Por Ana Lucia Gondim Bastos
“Vou lhe dar a chave das lacunas de minhas memórias”, canta o músico antropólogo Raúl Rodrígues, num dado momento do documentário de Miguel Ángel Rosales, “Gurumbé, canciones de tu memoria negra” (2016). As chaves que revelam fatores essenciais para o entendimento dos registros de memória de uma história, nunca ficam perdidas por acaso. Mais que isso, tais perdas, também, não são arbitrárias. Por isso, mais do que a pergunta sobre onde estão, é preciso perguntar porque estão perdidas ou esquecidas e, ainda, porque tais chaves, e não outras, foram deixadas de lado, a ponto chegarmos a pensar que nem existiram. A quem interessa tais perdas, ou as versões da história produzidas a partir do escamoteamento das lacunas, não é menos importante perguntar, se há interesse de resgate da memória de uma história que nos trouxe até aqui.
Rosales, apresenta uma história silenciada de séculos de escravidão na Península Ibérica. Os navios negreiros não chegavam apenas nas colônias, mas também, e em grande número, chegavam, diretamente, nos principais portos de comércio de Portugal e Espanha, desde o final do século XV. Milhares de pessoas chegavam nesses navios para serem comercializadas em praça pública, em Sevilha, Jerez ou Cadiz. Comércio assistido pela população em geral como espetáculo. Suas peles eram marcadas para se deixar claro que pertenciam a outrem, que não seriam mais donos de si. Perderiam qualquer direito humano e viveriam para servir, a partir daquele momento, sem direito, inclusive, a passado ou a projeção no futuro. Esse era o ditame de seus senhores. Acontecia como na primeira canção do documentário: “um dia te dizes que és diferentes e que, a partir de hoje tu tens que sofrer”. E quem diz isso é um homem como tu és.

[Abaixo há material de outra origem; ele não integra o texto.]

`config.mk`:
```
export PLATFORM = sky130hd
export DESIGN_NAME = exmem_stage_elastic
export DESIGN_NICKNAME = d
export VERILOG_FILES = /design/src/rtl/exmem_stage_elastic.sv
export SDC_FILE = /design/constraint.sdc
export NUM_CORES = 1
export LEC_CHECK = 0
export CAP_MARGIN = 30
export CORE_MARGIN = 4
export CORE_UTILIZATION = 50
export CTS_BUF_LIST = sky130_fd_sc_hd__clkbuf_4 sky130_fd_sc_hd__clkbuf_8
export DETAILED_ROUTE_END_ITERATION = 7
export DONT_BUFFER_PORTS = 1
export GPL_TIMING_DRIVEN = 0
export PLACE_DENSITY = 0.62
export RECOVER_POWER = 25
export SLEW_MARGIN = 10
export SYNTH_ARGS = -nofsm -noshare
export SYNTH_HDL_FRONTEND = slang
export SYNTH_SLANG_ARGS = --single-unit
```
`constraint.sdc`:
```
create_clock -name i_clk -period 2.3 [get_ports i_clk]
set_clock_uncertainty 0.1 [all_clocks]
set_input_delay 0.345 -clock i_clk [delete_from_list [all_inputs] [get_ports i_clk]]
set_output_delay 0.345 -clock i_clk [all_outputs]
set_load 0.01 [all_outputs]
```
<file path="src/rtl/tank_pkg.sv">
// Shared constants and types for the tank sprite renderer.
// Sprite geometry, ROM depth, facing encoding and the 16-entry palette.
package tank_pkg;

  localparam int SPRITE_DIM = 50;
  localparam int ROM_DEPTH  = 2500;

  typedef enum logic [1:0] {
    DIR_RIGHT = 2'd0,
    DIR_LEFT  = 2'd1,
    DIR_UP    = 2'd2,
    DIR_DOWN  = 2'd3
  } tank_dir_e;

  // Index 0 is never displayed (transparent).
  localparam logic [0:15][23:0] PALETTE = {
    24'h000000, 24'h1e3a14, 24'h2f5a1f, 24'h467a2c,
    24'h5c9a3a, 24'h7fb850, 24'ha4d46c, 24'h3b3b3b,
    24'h5e5e5e, 24'h8a8a8a, 24'hc0c0c0, 24'h6b4a22,
    24'h8f6a34, 24'hd8b060, 24'hff4020, 24'hffffff
  };

endpackage

</file>
<file path="src/rtl/tank_addr_gen.sv">
// Bounds check and sprite ROM address transform (combinational).
// With TANK_ROTATE_EN defined, one right-facing ROM is rotated per facing.
module tank_addr_gen
  import tank_pkg::*;
(
  input  logic [9:0]  draw_x,
  input  logic [9:0]  draw_y,
  input  logic [9:0]  pos_x,
  input  logic [9:0]  pos_y,
`ifdef TANK_ROTATE_EN
  input  tank_dir_e   dir,
`endif
  output logic        in_bounds,
  output logic [11:0] addr
);

  localparam logic [10:0] DIM  = 11'(SPRITE_DIM);
  localparam logic [5:0]  LAST = 6'(SPRITE_DIM - 1);

  logic [10:0] dx, dy, x0, y0;
  logic [5:0]  c, r, src_r, src_c;

  // 11-bit compare so a sprite near 1023 does not wrap to 0.
  assign dx = {1'b0, draw_x};
  assign dy = {1'b0, draw_y};
  assign x0 = {1'b0, pos_x};
  assign y0 = {1'b0, pos_y};

  assign in_bounds = (dx >= x0) && (dx < x0 + DIM) &&
                     (dy >= y0) && (dy < y0 + DIM);

  assign c = draw_x[5:0] - pos_x[5:0];
  assign r = draw_y[5:0] - pos_y[5:0];

  always_comb begin
    src_r = r;
    src_c = c;
`ifdef TANK_ROTATE_EN
    unique case (dir)
      DIR_RIGHT: begin
        src_r = r;
        src_c = c;
      end
      DIR_LEFT: begin
        src_r = r;
        src_c = LAST - c;
      end
      DIR_UP: begin
        src_r = c;
        src_c = LAST - r;
      end
      DIR_DOWN: begin
        src_r = LAST - c;
        src_c = r;
      end
      default: begin
        src_r = r;
        src_c = c;
      end
    endcase
`endif
  end

  assign addr = 12'(src_r) * 12'(SPRITE_DIM) + 12'(src_c);

endmodule

</file>
<file path="src/rtl/tank_sprite_renderer.sv">
// Tank sprite renderer: frame-buffered position, 2-stage pixel pipeline.
// Optional macro TANK_ROTATE_EN selects one rotated ROM instead of rom_sel.
module tank_sprite_renderer
  import tank_pkg::*;
(
  input  logic        Clk,
  input  logic        Reset,
  input  logic        frame_start,
  input  logic [9:0]  tank_x,
  input  logic [9:0]  tank_y,
  input  logic [1:0]  tank_dir,
  input  logic [9:0]  DrawX,
  input  logic [9:0]  DrawY,
  input  logic        pix_in_valid,
  output logic [18:0] read_address,
  output logic [1:0]  rom_sel,
  input  logic [4:0]  rom_data,
  output logic        pix_out_valid,
  output logic        pix_hit,
  output logic [23:0] rgb
);

  logic [9:0]  active_x, active_y;
  tank_dir_e   active_dir;
  logic        in_b, s1_inb, s1_valid;
  logic [11:0] addr_c;
  logic        opaque, hit_c;

  tank_addr_gen u_addr (
    .draw_x    (DrawX),
    .draw_y    (DrawY),
    .pos_x     (active_x),
    .pos_y     (active_y),
`ifdef TANK_ROTATE_EN
    .dir       (active_dir),
`endif
    .in_bounds (in_b),
    .addr      (addr_c)
  );

  // Bit 4 of the frame RAM word carries no colour information.
  assign opaque = |(rom_data & 5'h0f);
  assign hit_c  = s1_inb & s1_valid & opaque;

  always_ff @(posedge Clk) begin
    if (Reset) begin
      active_x      <= '0;
      active_y      <= '0;
      active_dir    <= DIR_RIGHT;
      read_address  <= '0;
      rom_sel       <= '0;
      s1_inb        <= 1'b0;
      s1_valid      <= 1'b0;
      pix_out_valid <= 1'b0;
      pix_hit       <= 1'b0;
      rgb           <= '0;
    end else begin
      if (frame_start) begin
        active_x   <= tank_x;
        active_y   <= tank_y;
        active_dir <= tank_dir_e'(tank_dir);
      end
      s1_valid     <= pix_in_valid;
      s1_inb       <= in_b;
      read_address <= (in_b & pix_in_valid) ? 19'(addr_c) : '0;
`ifdef TANK_ROTATE_EN
      rom_sel      <= 2'b00;
`else
      rom_sel      <= active_dir;
`endif
      pix_out_valid <= s1_valid;
      pix_hit       <= hit_c;
      rgb           <= hit_c ? PALETTE[rom_data[3:0]] : '0;
    end
  end

endmodule

</file>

Só que ninguém vive só para servir e a força criativa do ser humano, inscrita em seu psiquismo a partir do contato da pele com a mãe, com a cultura e com as “canciones de tu memoria negra”, ou seja, com as raízes que o faz humano, possibilita que brote esperança e sentido de solos improváveis, de tão áridos. Esperança e sentido de resistência à opressão, a força que faz continuar a viver, ainda que sofrendo muito mais do que se alegrando, no corpo que dança, que canta, que ama e poetiza a vida.

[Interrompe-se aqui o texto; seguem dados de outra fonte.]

--- config.mk ---
export PLATFORM = sky130hd
export DESIGN_NAME = odd_even_scheduler
export DESIGN_NICKNAME = d
export VERILOG_FILES = /design/src/rtl/odd_even_scheduler.sv
export SDC_FILE = /design/constraint.sdc
export NUM_CORES = 1
export LEC_CHECK = 0
export ABC_AREA = 1
export ABC_CLOCK_PERIOD_IN_PS = 1700
export BUFFER_PORTS_ARGS = -buffer_cell sky130_fd_sc_hd__buf_2
export CAP_MARGIN = 20
export CORE_MARGIN = 3
export CORE_UTILIZATION = 49
export CTS_CLUSTER_SIZE = 20
export DETAILED_ROUTE_END_ITERATION = 12
export PLACE_DENSITY = 0.72
export SYNTH_ARGS = -nofsm -noshare
export SYNTH_HDL_FRONTEND = slang
export SYNTH_SLANG_ARGS = --single-unit
--- constraint.sdc ---
create_clock -name clk -period 1.7 [get_ports clk]
set_input_delay 0 -clock clk [delete_from_list [all_inputs] [get_ports clk]]
set_output_delay 0 -clock clk [all_outputs]
set_load 0.005 [all_outputs]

Mais do que nos registros arqueológicos, nas ossaturas encontradas ou nos documentos de compra e venda de escravos, mas também neles, Rosales vai buscar a presença esquecida dos africanos negros, na história da Andaluzia, na música, na dança e na expressividade cultural, de um modo geral. Ou seja, no que está vivo e pulsante, no que se ressignifica e resiste, naquilo que as versões oficiais não pode controlar tanto, pois escapa à censura. Naquilo que, de tão misturado, não se pode separar uma parte, para negar sua existência. E, com simplicidade e beleza, nos mostra que é, justo aí, que as chaves para as lacunas de memória menos conseguem se esconder.
É assim que – num momento no qual fronteiras começam a ser cada vez mais vigiadas e se fecham para o de fora – Rosales tira o véu e evidencia que o de fora, hoje tido como intruso e indesejado, na verdade, é muito mais íntimo do que se quer crer, “está debajo de la piel, está muy cerca”, nas palavras do cineasta. Urge que possamos perceber que o que assistimos hoje é fruto de uma história silenciada e que, ao deixarmos esquecidas as chaves das lacunas de nossas memórias, estamos sendo cumplices de grandes injustiças e de perigosas desresponsabilizações. Sem dúvida, Gurumbé é uma inspiração para que encontremos caminhos de resgate de tanta história perdida ou esquecida. Tanta história que, ao nos apropriarmos, com certeza, nos tornará mais potentes e criativos.